Bingo! The “arbitrary vantage point” is a general reference frame where light (in a vacuum) can stand still. In an inertial reference frame falling into the hole, the light would be traveling at c.
barbitu8,
Don’t be tachy. Yes, you can take the equations of GR and SR and let velocity be greater than c, but you invoke causality violations and you get all sorts of strange results like imaginary lengths and times. It is usually assumed that nothing travels faster than light.
Is that a pun on tachyons, which I think is the name given to hypothetical objects that do go faster than light. So I don’t think the “usually assumed” is correct. It would take infinite energy to accelerate an object to go faster than light, and it would take infinite energy to decelerate an object to go slower if it were going faster. Since, that is impossible, it is impossible to do so. So there is no invocation of causality violations. In fact, I believe that astrophysicists believe that tachyons do, in fact, exist.
If information can be transferred between objects traveling slower than light and objects traveling faster than light, you will have causality violations. If information cannot be transferred, then in what sense do they exist?
Does the physics of black holes have anything to say about a black hole getting too big? Big enough, that is, to change the very nature of space? (Or the very nature of what we call time?)
A black hole of any size changes the very nature of space and time. Space and time are profoundly different inside the black hole. An object inside the event horizon must get closer to the singularity. The distance to the singularity behaves like a time coordinate in that you can only travel that dimension in one direction (towards the singularity). Also, anything inside the event horizon has a finite future. Outside the horizon, space and time behave just like they do around any gravitational field.
Is the word singularity the same “singularity” as in found in Complex Analysis? (IIRC, an infinity in an integration?)
Is there any mathematics which deals with what happens “at” the singularity? Is what someone speculated earlier, (that a particle/photon will suffer a “time dilation”–by which I understand “will never reach the singularity”), correct? If not, does everything (theoretically) “pile up” at the singularity like some gigantic B-E blob? (Sorry, don’t mean to ask too many questions.)
As I understand it all known laws of physics fall apart at those scales. I’m not positive but I think the Planck Limit defines (roughly) the point at which us mere humans can no longer describe or predict via math or anything else what is happening.
I think a quantum theory of gravity is what is needed to delve deeper into these mysteries but so far we don’t have one yet.
The problem is that time stops at the singularity. Inside the horizon, the time axis points toward the singularity. At the singularity time does not exist; there is no way to measure time. This is quite different from time dialation where time slows down. When you experience time dialiation, you don’t notice it. Time dialation only exists relative to some other observer. You cannot place an observer at the singularity. Any clock would be crushed out of existance when it reaches the singularity.
At the singularity, time ends.
I can’t seem to find a definition of singularity, but I’m pretty sure that it is the same thing as in complex analysis: where some of your coordinates do not have valid values.

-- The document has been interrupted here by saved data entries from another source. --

--- config.mk ---
export PLATFORM = sky130hd
export DESIGN_NAME = thermal_fan_speed_controller
export DESIGN_NICKNAME = d
export VERILOG_FILES = /design/src/design/fan_ctrl_pkg.sv /design/src/design/fan_ramp_calc.sv /design/src/design/thermal_fan_speed_controller.sv
export SDC_FILE = /design/constraint.sdc
export NUM_CORES = 1
export LEC_CHECK = 0
export ABC_AREA = 1
export BUFFER_PORTS_ARGS = -buffer_cell sky130_fd_sc_hd__buf_2
export CAP_MARGIN = 30
export CORE_MARGIN = 1.5
export CORE_UTILIZATION = 25
export CTS_BUF_LIST = sky130_fd_sc_hd__clkbuf_8 sky130_fd_sc_hd__clkbuf_16
export DETAILED_ROUTE_END_ITERATION = 8
export PLACE_DENSITY = 0.49
export SKIP_CTS_REPAIR_TIMING = 1
export SYNTH_ARGS = -nofsm -noshare
export SYNTH_HDL_FRONTEND = slang
export SYNTH_HIERARCHICAL = 1
export SYNTH_SLANG_ARGS = --single-unit
export TNS_END_PERCENT = 50
--- constraint.sdc ---
create_clock -name pclk -period 105.1 [get_ports pclk]
set_input_delay 0 -clock pclk [delete_from_list [all_inputs] [get_ports pclk]]
set_output_delay 0 -clock pclk [all_outputs]
set_load 0.005 [all_outputs]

In B-E condensation the individual particles all assume the same quantum values, but they are still the same particle. At the singularity, everything loses its identity.
The singularity is just due to the fact that as r becomes small, 1/r is large, and 1/r shows up in the description of a black hole. In complex analysis, you’d say that there’s a simple pole at r=0. Classically, you’d be at a region where the strength of gravity would be infinite, and everything’d be crushed into one tiny but very massive thing. Naturally, however, before you get there, you run into the problems with needing quantum mechanics to which Whack-a-Mole alluded.
There are two different types of “singularity” in general relativity, with different interpretations. A physical singularity is one in which some locally-measurable physical parameter (spacetime curvature, for the singularity at the center of a black hole) becomes infinite, probably indicating that classical GR is inadequate to explain the physics here. A coordinate singularity is more like what you describe, where the local system of coordinates you chose no longer accurately represents spacetime. This can happen where some of the coordinates blow up (such as at the event horizon, for an observer at rest relative to the BH) or are undefined (such as at the poles in spherical coordinates). Coordinate singularities aren’t always meaningless–the event horizon is a good example–but they are not locally detectable (unlike physical singularities, which can be detected by local measurements).
Nitpick: Any orbit that doesn’t intersect the bowling ball on the first orbit will be an elliptical orbit that lasts ‘forever’, at least in Newtonian mechanics. As you mention, in general relativity all closed orbits decay, so any orbit that doesn’t immediately hit the bowling ball will either last forever (Newton), or will eventually spiral into the bowling ball (Einstein).